▶ Your task:
The lines below starting at the line containing "cp.required_ps = 7380" and ending at the line containing "final_core_util_pct = 68.7" are to be repeated exactly, with both ends kept and nothing else added.

[Collected data]
══════════

## config.mk

```make
export PLATFORM = sky130hd
export DESIGN_NAME = cordic_roundtrip_check_flat
export DESIGN_NICKNAME = d
export VERILOG_FILES = /design/src/rtl/cordic_roundtrip_check_pkg.sv /design/src/rtl/cordic_roundtrip_check_if.sv /design/src/rtl/cordic_roundtrip_check_fifo.sv /design/src/rtl/cordic_roundtrip_check.sv /design/src/flat_wrapper.sv
export SDC_FILE = /design/constraint.sdc
export NUM_CORES = 1
export LEC_CHECK = 0
export ABC_AREA = 0
export CAP_MARGIN = 5
export CORE_MARGIN = 3
export CORE_UTILIZATION = 60
export DETAILED_ROUTE_END_ITERATION = 8
export HOLD_SLACK_MARGIN = 0.02
export PLACE_DENSITY = 0.78
export SYNTH_ARGS = -nofsm -noshare
export SYNTH_HDL_FRONTEND = slang
export SYNTH_SLANG_ARGS = --single-unit
```

## constraint.sdc

```tcl
create_clock -name clk -period 13 [get_ports clk]
set_clock_uncertainty 0.15 [all_clocks]
set_input_delay 1.95 -clock clk [delete_from_list [all_inputs] [get_ports clk]]
set_output_delay 1.95 -clock clk [all_outputs]
set_load 0.02 [all_outputs]
```

## src/rtl/cordic_roundtrip_check_pkg.sv

```systemverilog
// Shared types and helpers for the CORDIC round-trip checker.
// Holds the FSM state type, counter width and the wrap-aware distance.
package cordic_chk_pkg;

    typedef enum logic [1:0] {
        ST_IDLE,
        ST_RUN,
        ST_DRAIN,
        ST_DONE
    } state_e;

    localparam int CNT_W = 16;
    localparam int FN_W  = 32;

    // |b - a| on a w-bit circle; the half-circle point maps to 2^(w-1)
    function automatic logic [FN_W-1:0] abs_wrap_diff(
        input logic [FN_W-1:0] a,
        input logic [FN_W-1:0] b,
        input int unsigned     w
    );
        logic [FN_W-1:0] mask;
        logic [FN_W-1:0] d;
        mask = (w >= FN_W) ? '1 : ((FN_W'(1) << w) - FN_W'(1));
        d    = (b - a) & mask;
        if (d > (mask >> 1)) begin
            abs_wrap_diff = (~d + FN_W'(1)) & mask;
        end else begin
            abs_wrap_diff = d;
        end
    endfunction

endpackage

```

## src/rtl/cordic_roundtrip_check_if.sv

```systemverilog
// Stimulus/response bundle between the CORDIC pipeline and the checker.
// master drives the strobes and data, slave is the checker side.
interface cordic_chk_if #(
    parameter int WIDTH = 18
) ();
    logic             start;
    logic             in_valid;
    logic [WIDTH:0]   phase_in;
    logic             ret_valid;
    logic [WIDTH:0]   phase_ret;
    logic [WIDTH-1:0] mag_exp;
    logic [WIDTH-1:0] mag_ret;

    modport master (
        output start, in_valid, phase_in,
        output ret_valid, phase_ret,
        output mag_exp, mag_ret
    );

    modport slave (
        input start, in_valid, phase_in,
        input ret_valid, phase_ret,
        input mag_exp, mag_ret
    );
endinterface

```

## src/rtl/cordic_roundtrip_check_fifo.sv

```systemverilog
// Single-clock FIFO holding phases applied but not yet returned.
// Pointers carry an extra wrap bit so full and empty are distinct.
module cordic_chk_fifo #(
    parameter int DEPTH = 64,
    parameter int DW    = 19
) (
    input  logic          clk,
    input  logic          rst_n,
    input  logic          clr_i,
    input  logic          wr_i,
    input  logic          rd_i,
    input  logic [DW-1:0] din_i,
    output logic [DW-1:0] dout_o,
    output logic          full_o,
    output logic          empty_o
);
    localparam int AW = $clog2(DEPTH);

    logic [DW-1:0] mem_q [DEPTH];
    logic [AW:0]   wptr_q, wptr_d;
    logic [AW:0]   rptr_q, rptr_d;

    // next pointer values; clear wins over any access
    always_comb begin
        wptr_d = wptr_q;
        rptr_d = rptr_q;
        if (clr_i) begin
            wptr_d = '0;
            rptr_d = '0;
        end else begin
            if (wr_i) wptr_d = wptr_q + (AW+1)'(1);
            if (rd_i) rptr_d = rptr_q + (AW+1)'(1);
        end
    end

    // pointer registers
    always_ff @(posedge clk or negedge rst_n) begin
        if (!rst_n) begin
            wptr_q <= '0;
            rptr_q <= '0;
        end else begin
            wptr_q <= wptr_d;
            rptr_q <= rptr_d;
        end
    end

    // storage array, written at the tail
    always_ff @(posedge clk) begin
        if (wr_i && !clr_i) mem_q[wptr_q[AW-1:0]] <= din_i;
    end

    assign dout_o  = mem_q[rptr_q[AW-1:0]];
    assign empty_o = (wptr_q == rptr_q);
    assign full_o  = (wptr_q[AW] != rptr_q[AW]) &&
                     (wptr_q[AW-1:0] == rptr_q[AW-1:0]);
endmodule

```

## src/rtl/cordic_roundtrip_check.sv

```systemverilog
// Round-trip phase checker: pairs applied and returned phases, keeps stats.
// Optional magnitude check enabled by defining CORDIC_MAG_CHECK_EN.
module cordic_roundtrip_check
    import cordic_chk_pkg::*;
#(
    parameter int WIDTH  = 18,
    parameter int TOL    = 8,
    parameter int NCHECK = 4000,
    parameter int DEPTH  = 64
) (
    input  logic             clk,
    input  logic             rst_n,
    cordic_chk_if.slave      chk,
    output logic             busy_o,
    output logic             done_o,
    output logic             pass_o,
    output logic [CNT_W-1:0] fail_cnt_o,
    output logic [WIDTH:0]   max_err_o,
    output logic [CNT_W-1:0] n_checked_o,
`ifdef CORDIC_MAG_CHECK_EN
    output logic [WIDTH:0]   mag_max_err_o,
`endif
    output logic             ovf_o,
    output logic             unf_o
);
    localparam int PW = WIDTH + 1;
`ifdef CORDIC_MAG_CHECK_EN
    localparam int DW = PW + WIDTH;
`else
    localparam int DW = PW;
`endif
    localparam logic [WIDTH:0]   TOL_V     = PW'(TOL);
    localparam logic [CNT_W-1:0] ACC_LAST  = CNT_W'(NCHECK - 1);
    localparam logic [CNT_W-1:0] CNT_ONE   = CNT_W'(1);

    state_e           state_q;
    logic             busy_q, done_q, pass_q;
    logic             ovf_q, unf_q;
    logic [CNT_W-1:0] acc_q, fail_q, nchk_q;
    logic [WIDTH:0]   max_q;
    logic             cmp_v_q;
    logic [WIDTH:0]   cmp_exp_q, cmp_ret_q;

    logic             full, empty;
    logic [DW-1:0]    wdata, head;
    logic [WIDTH:0]   head_ph;
    logic             active;
    logic             push_req, pop_req, push_ok, pop_ok;
    logic [WIDTH:0]   ph_err;
    logic             bad;

    assign active   = (state_q == ST_RUN) || (state_q == ST_DRAIN);
    assign push_req = (state_q == ST_RUN) && chk.in_valid && !chk.start;
    assign pop_req  = active && chk.ret_valid && !chk.start;
    assign pop_ok   = pop_req && !empty;
    assign push_ok  = push_req && (!full || pop_ok);

    assign ph_err = PW'(abs_wrap_diff(FN_W'(cmp_exp_q),
                                      FN_W'(cmp_ret_q), PW));

`ifdef CORDIC_MAG_CHECK_EN
    logic [WIDTH-1:0] cmp_mexp_q, cmp_mret_q;
    logic [WIDTH:0]   mag_max_q;
    logic [WIDTH:0]   mag_err;

    assign wdata   = {chk.phase_in, chk.mag_exp};
    assign head_ph = head[DW-1 -: PW];
    assign mag_err = PW'(abs_wrap_diff(FN_W'(cmp_mexp_q),
                                       FN_W'(cmp_mret_q), PW));
    assign bad     = (ph_err > TOL_V) || (mag_err > TOL_V);
    assign mag_max_err_o = mag_max_q;

    // magnitude half of the comparison stage and its running maximum
    always_ff @(posedge clk or negedge rst_n) begin
        if (!rst_n) begin
            cmp_mexp_q <= '0;
            cmp_mret_q <= '0;
            mag_max_q  <= '0;
        end else if (chk.start) begin
            mag_max_q  <= '0;
        end else begin
            if (pop_ok) begin
                cmp_mexp_q <= head[WIDTH-1:0];
                cmp_mret_q <= chk.mag_ret;
            end
            if (cmp_v_q && mag_err > mag_max_q) mag_max_q <= mag_err;
        end
    end
`else
    logic unused_mag;

    assign unused_mag = ^{chk.mag_exp, chk.mag_ret};
    assign wdata      = chk.phase_in;
    assign head_ph    = head;
    assign bad        = (ph_err > TOL_V);
`endif

    cordic_chk_fifo #(
        .DEPTH (DEPTH),
        .DW    (DW)
    ) u_fifo (
        .clk     (clk),
        .rst_n   (rst_n),
        .clr_i   (chk.start),
        .wr_i    (push_ok),
        .rd_i    (pop_ok),
        .din_i   (wdata),
        .dout_o  (head),
        .full_o  (full),
        .empty_o (empty)
    );

    // run control, comparison stage and statistics
    always_ff @(posedge clk or negedge rst_n) begin
        if (!rst_n) begin
            state_q   <= ST_IDLE;
            busy_q    <= 1'b0;
            done_q    <= 1'b0;
            pass_q    <= 1'b0;
            ovf_q     <= 1'b0;
            unf_q     <= 1'b0;
            acc_q     <= '0;
            fail_q    <= '0;
            nchk_q    <= '0;
            max_q     <= '0;
            cmp_v_q   <= 1'b0;
            cmp_exp_q <= '0;
            cmp_ret_q <= '0;
        end else if (chk.start) begin
            state_q   <= ST_RUN;
            busy_q    <= 1'b1;
            done_q    <= 1'b0;
            pass_q    <= 1'b0;
            ovf_q     <= 1'b0;
            unf_q     <= 1'b0;
            acc_q     <= '0;
            fail_q    <= '0;
            nchk_q    <= '0;
            max_q     <= '0;
            cmp_v_q   <= 1'b0;
        end else begin
            cmp_v_q <= pop_ok;
            if (pop_ok) begin
                cmp_exp_q <= head_ph;
                cmp_ret_q <= chk.phase_ret;
            end
            if (cmp_v_q) begin
                nchk_q <= nchk_q + CNT_ONE;
                if (bad && fail_q != '1) fail_q <= fail_q + CNT_ONE;
                if (ph_err > max_q) max_q <= ph_err;
            end
            if (push_req && full && !pop_ok) ovf_q <= 1'b1;
            if (pop_req && empty) unf_q <= 1'b1;
            if (push_req) acc_q <= acc_q + CNT_ONE;
            unique case (state_q)
                ST_RUN: begin
                    if (push_req && acc_q == ACC_LAST) state_q <= ST_DRAIN;
                end
                ST_DRAIN: begin
                    if (empty && !cmp_v_q) begin
                        state_q <= ST_DONE;
                        busy_q  <= 1'b0;
                        done_q  <= 1'b1;
                        pass_q  <= (fail_q == '0) && !ovf_q &&
                                   !(unf_q || (pop_req && empty));
                    end
                end
                default: begin
                end
            endcase
        end
    end

    assign busy_o      = busy_q;
    assign done_o      = done_q;
    assign pass_o      = pass_q;
    assign fail_cnt_o  = fail_q;
    assign max_err_o   = max_q;
    assign n_checked_o = nchk_q;
    assign ovf_o       = ovf_q;
    assign unf_o       = unf_q;
endmodule

```

## src/flat_wrapper.sv

```systemverilog
// flat-port wrapper written by rule: the top's interface ports become plain ports
module cordic_roundtrip_check_flat import cordic_chk_pkg::*;
#(
    parameter int WIDTH  = 18,
    parameter int TOL    = 8,
    parameter int NCHECK = 4000,
    parameter int DEPTH  = 64
)
  (clk, rst_n, busy_o, done_o, pass_o, fail_cnt_o, max_err_o, n_checked_o, ovf_o, unf_o, chk_start, chk_in_valid, chk_phase_in, chk_ret_valid, chk_phase_ret, chk_mag_exp, chk_mag_ret);
  cordic_chk_if #(.WIDTH(WIDTH)) chk_i ();
  input  logic clk;
  input  logic rst_n;
  output logic busy_o;
  output logic done_o;
  output logic pass_o;
  output logic [CNT_W-1:0] fail_cnt_o;
  output logic [WIDTH:0] max_err_o;
  output logic [CNT_W-1:0] n_checked_o;
  output logic ovf_o;
  output logic unf_o;
  input wire logic [$bits(chk_i.start)-1:0] chk_start;
  input wire logic [$bits(chk_i.in_valid)-1:0] chk_in_valid;
  input wire logic [$bits(chk_i.phase_in)-1:0] chk_phase_in;
  input wire logic [$bits(chk_i.ret_valid)-1:0] chk_ret_valid;
  input wire logic [$bits(chk_i.phase_ret)-1:0] chk_phase_ret;
  input wire logic [$bits(chk_i.mag_exp)-1:0] chk_mag_exp;
  input wire logic [$bits(chk_i.mag_ret)-1:0] chk_mag_ret;
  assign chk_i.start = chk_start;
  assign chk_i.in_valid = chk_in_valid;
  assign chk_i.phase_in = chk_phase_in;
  assign chk_i.ret_valid = chk_ret_valid;
  assign chk_i.phase_ret = chk_phase_ret;
  assign chk_i.mag_exp = chk_mag_exp;
  assign chk_i.mag_ret = chk_mag_ret;
  cordic_roundtrip_check #(.WIDTH(WIDTH), .TOL(TOL), .NCHECK(NCHECK), .DEPTH(DEPTH)) u_core (.clk(clk), .rst_n(rst_n), .chk(chk_i), .busy_o(busy_o), .done_o(done_o), .pass_o(pass_o), .fail_cnt_o(fail_cnt_o), .max_err_o(max_err_o), .n_checked_o(n_checked_o), .ovf_o(ovf_o), .unf_o(unf_o));
endmodule
```

==> results of run 1 <==
flip-flops by register name (all words and copies together), names as in the netlist:
| signal | flops |
|---|---|
| u_core.acc_q | 16 |
| u_core.busy_o | 1 |
| u_core.cmp_exp_q | 19 |
| u_core.cmp_ret_q | 19 |
| u_core.cmp_v_q | 1 |
| u_core.done_o | 1 |
| u_core.fail_cnt_o | 16 |
| u_core.max_err_o | 19 |
| u_core.n_checked_o | 16 |
| u_core.ovf_o | 1 |
| u_core.pass_o | 1 |
| u_core.state_q | 2 |
| u_core.u_fifo.mem_q | 1216 |
| u_core.u_fifo.rptr_q | 7 |
| u_core.u_fifo.wptr_q | 7 |
| u_core.unf_o | 1 |
power by group:
part / total (W) / switching (W) / leakage [nW] / internal (W)
Sequential: 0.00490 / 0.0000955 / 12.6 / 0.00481
Combinational: 0.00339 / 0.00197 / 4.84 / 0.00142
Clock: 0.00375 / 0.00165 / 2.06 / 0.00210
layer usage:
metal	track usage [%]	up-vias	wire length, µm
met1	39.5	15100	50100
met3	6.64	320	12300
met5	0	-	33
li1	-	11600	-
met4	11.4	4	4990
met2	48.6	1716	69000
metrics by stage:
stage | std cells | setup slack (ps) | power [W]
final | 4209 | 5690 | 0.0120
after global routing | 4207 | 5360 | 0.0126
after CTS | 4204 | 5690 | 0.0121
after detailed placement | 3966 | 5720 | 0.00835
after global placement | 3966 | 5730 | 0.00828
after floorplan | 2745 | 6990 | 0.00745
how the worst min path moves through the flow:
stage	startpoint	end	slack [ps]
detailed placement	u_core.cmp_ret_q[11]$_DFFE_PN0P_	u_core.cmp_ret_q[11]$_DFFE_PN0P_	360
finish	u_core.cmp_exp_q[0]$_DFFE_PN0P_	u_core.cmp_exp_q[0]$_DFFE_PN0P_	370
CTS	u_core.cmp_ret_q[11]$_DFFE_PN0P_	u_core.cmp_ret_q[11]$_DFFE_PN0P_	370
floorplan	u_core.cmp_exp_q[0]$_DFFE_PN0P_	u_core.cmp_exp_q[0]$_DFFE_PN0P_	330
global route	u_core.cmp_exp_q[0]$_DFFE_PN0P_	u_core.cmp_exp_q[0]$_DFFE_PN0P_	390
global placement	u_core.cmp_exp_q[0]$_DFFE_PN0P_	u_core.cmp_exp_q[0]$_DFFE_PN0P_	350
cell families after synthesis:
kind of cell / count (synthesis) / synth area share (%)
and+or+nand+nor: 468 / 4.16
AOI/OAI and AO/OA: 189 / 2.39
buffers and inverters: 189 / 1.37
xor gates and xnor gates: 65 / 1.04
muxes: 445 / 17.4
DFF: 1343 / 72.6
adders and majority gates: 46 / 1.07
worst max-delay path: stages (launching register included):
cell and delay (ps):
dfrtp_1 360, inv_1 70, ha_1 190, fa_1 210, and2b_1 220, o2111ai_2 280, a211oi_2 150, or4_1 530
and2_1 280, and4_1 250, a21oi_1 720, nor2_1 130, xor2_1 240, ha_1 290, a21o_1 160, a21o_1 170
a21o_1 170, a21o_1 170, a21o_1 170, a21oi_1 210, nor2b_1 110, or4b_2 640, o311ai_0 570, a211oi_4 200
buf_4 260, mux2i_1 170, nor2_1 60
cell type report:
type	count	area [µm²]	share of cell area [%]
flip-flops and latches	1343	39700	64.5
multi-input cells	1213	14400	23.4
clock buffers	162	3550	5.77
repair buffers	183	1550	2.51
well taps	1176	1470	2.39
clock inverters	76	704	1.14
inverters	52	195	0.317
diodes	4	10.0	0.0163
synth_stat cells (8+ instances only):
cell / count / area (µm²)
nand3_1: 36 / 180
and2_1: 11 / 68.8
a21oi_1: 47 / 235
nand2_1: 93 / 349
nor3_1: 17 / 85.1
nand2b_1: 11 / 68.8
and3_1: 23 / 144
or3_1: 10 / 62.6
inv_1: 52 / 195
mux2_2: 22 / 248
mux2i_1: 21 / 210
ha_1: 45 / 563
o21ai_1: 8 / 40.0
xnor2_1: 22 / 193
edfxtp_1: 1216 / 36500
nor2_1: 177 / 664
xor2_1: 43 / 377
buf_2: 11 / 55.1
o21ai_0: 46 / 230
clkbuf_1: 87 / 327
nand3b_1: 9 / 67.6
nor2b_1: 8 / 50.1
a21o_1: 14 / 105
nor4_1: 14 / 87.6
buf_1: 35 / 131
mux4_2: 399 / 8990
dfrtp_1: 127 / 3180
nand4_1: 22 / 138
==> flow_summary.toml, run 1 <==
[timing]
hold-worst-slack_ps = 367
slew_viol_final = 0
fmax_ghz = 0.137
hold_violations = 0
worst_pin_slew_ps = 1330
setup_viol_count_final = 0
fin_setup_tns_ps = 0
grt_setup_unrepaired = "no"
min_period_ps = 7310
slew-limit-headroom_pct = 11.7
fin_crit_sh_pct = 56.2

[clocking]
insertion_delay_ps = 760
cts_num_sinks = 1343
clk_path_buf_depth = 3
post_cts_resize_count = 0
numCtsBuffers = 134
htree_levels = 4
cts_setup_buffers = 0
holdBufCountCts = 0
clk_pin_slew_ps = 60
cts_tree = "built"
cts_root_buffer = "clkbuf_16"

[routing]
wl_per_cell_um = 32.4
viasPerCell = 6.84
vias = 28800
drc_errors = 0
ant_nets = 0
drt_iter0_markers = 3711
firstDrtPassIters = 6
wirelength_mm = 136

[global_routing]
grt_overflow = 0
grt_usage_pct = 29.6
grt_pass1_vias = 29700
grt_start_max_net_pins = 131
grt_pass1_wl_mm = 201
antenna_found_initial = 10

[floorplanning]
num_rows = 110
die_h_um = 308
die_w_um = 308
initial_core_util_pct = 60.6
io_pins = 135
dieArea_um2 = 94800
coreArea_um2 = 90100

[yosys]
synth.net_count = 2870
synth_seq_cells = 1343
ys_warn_count = 0
ys_types = 87
avgSynthCellArea_um2 = 19.9
synthFlopType = "edfxtp_1"
postSynthCellCount = 2745
ys_seq_area_share_pct = 72.6
synth-edff-count = 1216
syn_area_um2 = 54700
synth-async-reset-ratio_pct = 9.46

[setup_path]
cp.required_ps = 13410
critPathKind = "flop to flop"
crit_fanout = 12
r2r_slack_ps = 5690
r2r_end = "u_core.max_err_o[9]$_DFFE_PN0P_"
r2r-start = "u_core.cmp_ret_q[0]$_DFFE_PN0P_"
end_kind = "flop"
crit_start = "u_core.cmp_ret_q[0]$_DFFE_PN0P_"
endpoint = "u_core.max_err_o[9]$_DFFE_PN0P_"
reg2reg_depth = 26
cp-start-kind = "flop"
cp.arrival_ps = 7720

[worst_hold_path]
hold_depth = 1
hold_path.class = "flop to flop"

[placed_design]
dp.final_hpwl_mm = 72.8
portBuffers = 98
place.gp.congestion = 0.862
postPlaceCellArea_um2 = 57300

[finish]
layout-drive-gt1-share_pct = 26.9
mostFrequentLayoutCells = "edfxtp_1, mux4_2, clkbuf_16, dfrtp_1, nor2_1"
fill_cells = 5376
final_core_util_pct = 68.3
area_growth_pct = 12.7
finalNetCount = 3052
stdcell_area_um2 = 61600
final_common_cell = "edfxtp_1"

[flow_run]
maxCapViolations = 0

[power]
power_density_nw_per_um2 = 196
leakagePower_nw = 19.5
vdd_drop_max_v = 0.000159

[run_status]
status = "finished clean"
(Power assumes the default switching activity.)
==> run 2: changes to the inputs <==
==> constraint.sdc (replaced) <==
create_clock -name clk -period 6.92 [get_ports clk]
set_clock_uncertainty 0.15 [all_clocks]
set_input_delay 1.038 -clock clk [delete_from_list [all_inputs] [get_ports clk]]
set_output_delay 1.038 -clock clk [all_outputs]
set_load 0.02 [all_outputs]
==> run 2 against run 1 <==
  * The flow now finishes with violations (DRC)
  * Via count about the same
  * Worst hold slack got worse by 260 ps
  * Count of clock-buffer cells in the layout up 6
  * Total power grew 93%
  * Combinational power rose by 95%
  * Largest power group unchanged
==> flow_summary.toml, run 2 (same netlist as run 1, synthesis figures left out) <==
[floorplanning]
io_pins = 135
initial_core_util_pct = 60.6
die_w_um = 308
num_rows = 110
die_h_um = 308
dieArea_um2 = 94800
coreArea_um2 = 90100

[timing]
slew-limit-headroom_pct = 11.5
grt_setup_unrepaired = "no"
slew_viol_final = 0
hold-worst-slack_ps = 107
setup_viol_count_final = 0
fmax_ghz = 0.155
worst_pin_slew_ps = 1330
fin_crit_sh_pct = 93.4
min_period_ps = 6460
fin_setup_tns_ps = 0
hold_violations = 0

[global_routing]
antenna_found_initial = 10
grt_usage_pct = 29.9
grt_pass1_wl_mm = 202
grt_overflow = 0
grt_start_max_net_pins = 127
grt_pass1_vias = 29700

[setup_path]
cp-start-kind = "flop"
crit_fanout = 22
cp.required_ps = 7380
critPathKind = "flop to flop"
cpPeakStageDelay_ps = 640
r2r_end = "u_core.max_err_o[15]$_DFFE_PN0P_"
reg2reg_depth = 26
cp.arrival_ps = 6920
r2r-start = "u_core.cmp_ret_q[0]$_DFFE_PN0P_"
end_kind = "flop"
slowest_stage = "or4_4"
r2r_slack_ps = 460
path_common_cell = "a21o_1"
crit_start = "u_core.cmp_ret_q[0]$_DFFE_PN0P_"

[routing]
viasPerCell = 6.82
firstDrtPassIters = 8
drt_iter0_markers = 3922
vias = 28800
drc_errors = 1
ant_nets = 0
wl_per_cell_um = 32.6
wirelength_mm = 138

[run_status]
violations = "DRC"
status = "finished with violations"

[finish]
largest_register_ffs = 1216
final_common_cell = "edfxtp_1"
stdcell_area_um2 = 61900
finalNetCount = 3057
final_core_util_pct = 68.7
area_growth_pct = 13.3
mostFrequentLayoutCells = "edfxtp_1, mux4_2, clkbuf_16, dfrtp_1, nor2_1"
layout-drive-gt1-share_pct = 27.3

[clocking]
clk_pin_slew_ps = 70
cts_root_buffer = "clkbuf_16"
holdBufCountCts = 0
cts_tree = "built"
cts_num_sinks = 1343
insertion_delay_ps = 740
numCtsBuffers = 135
clk_path_buf_depth = 3
htree_levels = 4

[power]
totalPowerFinal_w = 0.0232
power_density_nw_per_um2 = 375
leakagePower_nw = 19.6
vdd_drop_max_v = 0.000308

[placed_design]
place.gp.congestion = 0.883
dp.final_hpwl_mm = 72.8
postPlaceCellArea_um2 = 57400
portBuffers = 98

[flow_run]
maxCapViolations = 0

[worst_hold_path]
hold_path.class = "input port to async pin"
[run 2: critical path, delay by kind of cell (launching register included)]
kind | cells | cell delay (ps)
AOI/OAI and AO/OA | 13 | 2540
and+or+nand+nor | 5 | 1730
adders and majority gates | 3 | 820
buffers and inverters | 3 | 410
xor gates and xnor gates | 2 | 360
DFF | 1 | 330
[run 2: layer usage]
metal	part of all wire, %	track usage, %
met5	0.041	0
met4	4.3	12.8
met3	9.4	6.73
met2	51	49.3
met1	36	38.9
[run 2: area by class of cell]
cell class	count	area, µm²
clock buffers	168	3660
well taps	1176	1470
flip-flops and latches	1343	39700
diodes	4	10.0
fillers	5220	28200
multi-input cells	1213	14500
inverters	52	195
repair buffers	187	1620
clock inverters	75	787
[run 2: report_power, final]
part | internal [W] | total, W | switching, W
clock | 0.00432 | 0.00740 | 0.00308
combinational | 0.00280 | 0.00661 | 0.00381
sequential | 0.00903 | 0.00920 | 0.000174
[run 2: worst max-delay path by stage]
stage,end,slack [ps],cells after the start
finish,u_core.max_err_o[15]$_DFFE_PN0P_,460,26
global route,u_core.max_err_o[4]$_DFFE_PN0P_,8,24
CTS,u_core.max_err_o[15]$_DFFE_PN0P_,310,25
detailed placement,u_core.max_err_o[15]$_DFFE_PN0P_,320,24
global placement,u_core.max_err_o[15]$_DFFE_PN0P_,370,25
floorplan,u_core.max_err_o[15]$_DFFE_PN0P_,910,24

══════════

▶ Exercise output:
cp.required_ps = 7380
critPathKind = "flop to flop"
cpPeakStageDelay_ps = 640
r2r_end = "u_core.max_err_o[15]$_DFFE_PN0P_"
reg2reg_depth = 26
cp.arrival_ps = 6920
r2r-start = "u_core.cmp_ret_q[0]$_DFFE_PN0P_"
end_kind = "flop"
slowest_stage = "or4_4"
r2r_slack_ps = 460
path_common_cell = "a21o_1"
crit_start = "u_core.cmp_ret_q[0]$_DFFE_PN0P_"

[routing]
viasPerCell = 6.82
firstDrtPassIters = 8
drt_iter0_markers = 3922
vias = 28800
drc_errors = 1
ant_nets = 0
wl_per_cell_um = 32.6
wirelength_mm = 138

[run_status]
violations = "DRC"
status = "finished with violations"

[finish]
largest_register_ffs = 1216
final_common_cell = "edfxtp_1"
stdcell_area_um2 = 61900
finalNetCount = 3057
final_core_util_pct = 68.7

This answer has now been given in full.